VARG SM, la supermoto elettrica che sta facendo tremare i big
Stark Future chiude il 2025 con ricavi per €115M, primo trimestre profittevole, lancia la VARG SM e raccoglie €45M per puntare a un'IPO entro tre anni.
Il settore delle due ruote sta vivendo una rivoluzione e, a guidare questa trasformazione, c’è un nome che si sta rapidamente imponendo sulla scena internazionale: Stark Future. L’azienda, specializzata nella produzione di motociclette elettriche ad alte prestazioni, ha chiuso il 2025 con numeri che impressionano sia per la crescita sia per la solidità finanziaria. Con ricavi pari a 115 milioni di euro e una crescita annua del 77%, il brand catalano ha segnato il suo primo trimestre realmente profittevole, ponendosi come sfidante diretto dei colossi storici del settore. La strategia di Stark Future punta a consolidare la propria presenza nel segmento Enduro, dove già oggi detiene il 3% di quota di mercato, con l’ambizione dichiarata di raggiungere il 30% nei prossimi cinque anni.
Questi risultati non sono frutto del caso, ma di una precisa visione industriale e commerciale. Nel secondo trimestre del 2025, l’azienda ha generato ricavi per 47 milioni di euro e un EBITDA di 4,5 milioni, dimostrando che il proprio modello di business è non solo sostenibile, ma anche scalabile. L’accelerazione produttiva è stata possibile grazie a una robusta iniezione di capitali: 15 milioni dalla Banca Europea per gli Investimenti e un aumento di capitale di 25 milioni sottoscritto da un azionista storico, per un totale di 45 milioni mobilitati nel corso dell’anno. Questi fondi hanno consentito a Stark Future di espandere la rete commerciale, entrare in nuovi mercati e preparare il terreno per una futura quotazione in borsa prevista entro i prossimi tre anni.

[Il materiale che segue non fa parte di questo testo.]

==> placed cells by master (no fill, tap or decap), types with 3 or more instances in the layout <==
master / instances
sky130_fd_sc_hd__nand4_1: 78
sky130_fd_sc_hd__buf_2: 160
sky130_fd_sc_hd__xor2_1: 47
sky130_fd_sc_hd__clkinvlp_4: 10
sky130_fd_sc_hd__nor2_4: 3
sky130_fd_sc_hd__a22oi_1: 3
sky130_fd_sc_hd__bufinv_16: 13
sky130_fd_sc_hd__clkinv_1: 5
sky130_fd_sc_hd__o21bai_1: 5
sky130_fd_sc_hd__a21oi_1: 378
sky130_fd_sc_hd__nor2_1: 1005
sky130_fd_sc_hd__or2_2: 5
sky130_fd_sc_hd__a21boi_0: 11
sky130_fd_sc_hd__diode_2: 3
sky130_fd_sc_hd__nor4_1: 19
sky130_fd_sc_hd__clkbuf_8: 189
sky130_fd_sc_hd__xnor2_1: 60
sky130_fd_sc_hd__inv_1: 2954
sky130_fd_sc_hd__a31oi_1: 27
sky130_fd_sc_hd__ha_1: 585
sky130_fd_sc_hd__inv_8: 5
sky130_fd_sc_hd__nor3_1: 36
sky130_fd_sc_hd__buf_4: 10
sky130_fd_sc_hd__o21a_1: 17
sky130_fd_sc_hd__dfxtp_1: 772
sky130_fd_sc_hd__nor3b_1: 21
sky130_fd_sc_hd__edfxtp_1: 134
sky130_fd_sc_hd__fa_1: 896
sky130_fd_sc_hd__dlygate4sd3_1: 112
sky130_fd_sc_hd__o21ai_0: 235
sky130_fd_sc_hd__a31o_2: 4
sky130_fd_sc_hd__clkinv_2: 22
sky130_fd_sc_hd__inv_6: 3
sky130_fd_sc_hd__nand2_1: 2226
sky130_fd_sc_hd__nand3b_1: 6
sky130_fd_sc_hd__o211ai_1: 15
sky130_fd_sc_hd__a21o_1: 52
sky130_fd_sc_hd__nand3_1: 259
### config.mk
export PLATFORM = sky130hd
export DESIGN_NAME = readout_streamer_flat
export DESIGN_NICKNAME = d
export VERILOG_FILES = /design/src/img_pkg.sv /design/src/frame_rd_if.sv /design/src/fletcher_checksum.sv /design/src/readout_streamer.sv /design/src/flat_wrapper.sv
export SDC_FILE = /design/constraint.sdc
export NUM_CORES = 1
export LEC_CHECK = 0
export ABC_AREA = 1
export BUFFER_PORTS_ARGS = -buffer_cell sky130_fd_sc_hd__buf_2
export CORE_MARGIN = 2
export CORE_UTILIZATION = 55
export DETAILED_ROUTE_END_ITERATION = 12
export PLACE_DENSITY_LB_ADDON = 0.2
export REMOVE_ABC_BUFFERS = 1
export SETUP_SLACK_MARGIN = 0.05
export SYNTH_ARGS = -nofsm -noshare
export SYNTH_HDL_FRONTEND = slang
export SYNTH_HIERARCHICAL = 1
export SYNTH_SLANG_ARGS = --single-unit
### constraint.sdc
create_clock -name clk -period 7.62 [get_ports clk]
set_input_delay 0 -clock clk [delete_from_list [all_inputs] [get_ports clk]]
set_output_delay 0 -clock clk [all_outputs]
set_load 0.01 [all_outputs]
### src/img_pkg.sv
package img_pkg;

    // ==================================================
    // Image geometry and stream layout
    // ==================================================
    localparam int IMG_WIDTH      = 16;
    localparam int IMG_HEIGHT     = 16;
    localparam int PIXEL_COUNT    = IMG_WIDTH * IMG_HEIGHT;
    localparam int BLOCK_COUNT    = 2;
    localparam int HEADER_WORDS   = 4;
    localparam int CHECKSUM_WORDS = 2;
    localparam int PADDING_WORDS  = 2;

    // Statistics sample every 4th pixel of every 4th line
    localparam int STAT_GRID      = 4;

    // Thumbnail keeps the top-left 2x2 of each 8x8 tile
    localparam int THUMB_GRID     = 8;
    localparam int THUMB_KEEP     = 2;

    // ==================================================
    // Word types
    // ==================================================
    typedef logic [15:0] word_t;
    typedef logic [11:0] pixel_t;
    typedef logic [7:0]  addr_t;
    typedef logic [0:0]  block_t;
    typedef logic [63:0] header_t;
    typedef logic [8:0]  count_t;
    typedef logic [17:0] stat_t;
    // Sum B in the upper half, sum A in the lower half
    typedef logic [31:0] checksum_t;

    // Stored pixel word, sample bytes in little-endian order
    typedef union packed {
        word_t raw;
        struct packed {
            logic [7:0] lo_bits;
            logic [3:0] pad;
            logic [3:0] hi_bits;
        } fields;
    } pixel_word_u;

endpackage

### src/frame_rd_if.sv
// Readout side read port, data one cycle after en
interface frame_rd_if;
    logic            en;
    img_pkg::block_t block;
    img_pkg::addr_t  addr;
    img_pkg::word_t  data;

    modport reader (
        output en,
        output block,
        output addr,
        input  data
    );

    modport store (
        input  en,
        input  block,
        input  addr,
        output data
    );
endinterface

Al centro dell’offerta spicca la VARG SM, una supermoto elettrica che rappresenta il fiore all’occhiello del catalogo. Con un peso di soli 124,5 kg e una potenza di 80 CV, la VARG SM si distingue per uno dei migliori rapporti peso-potenza della categoria, conquistando l’attenzione di appassionati e addetti ai lavori. Equipaggiata con una batteria da 7,2 kWh, la moto promette un’autonomia urbana fino a 183 km, offrendo una combinazione unica di sostenibilità e prestazioni competitive. La scelta di puntare su segmenti tecnici come Enduro e Supermoto si è rivelata vincente, consentendo a Stark Future di differenziarsi rispetto ai modelli convenzionali a combustione interna.
Tuttavia, non mancano le sfide. Il mercato osserva con attenzione alcuni aspetti critici che potrebbero influenzare la traiettoria di crescita dell’azienda. Un manager della rete di dealer, intervistato in forma anonima, sottolinea: «L’appeal del prodotto è innegabile, ma il vero test sarà la qualità e la tempestività del supporto post-vendita nel tempo». Il timore principale riguarda la capacità di Stark Future di garantire assistenza e ricambi in modo capillare, soprattutto man mano che la base clienti si espande a livello internazionale.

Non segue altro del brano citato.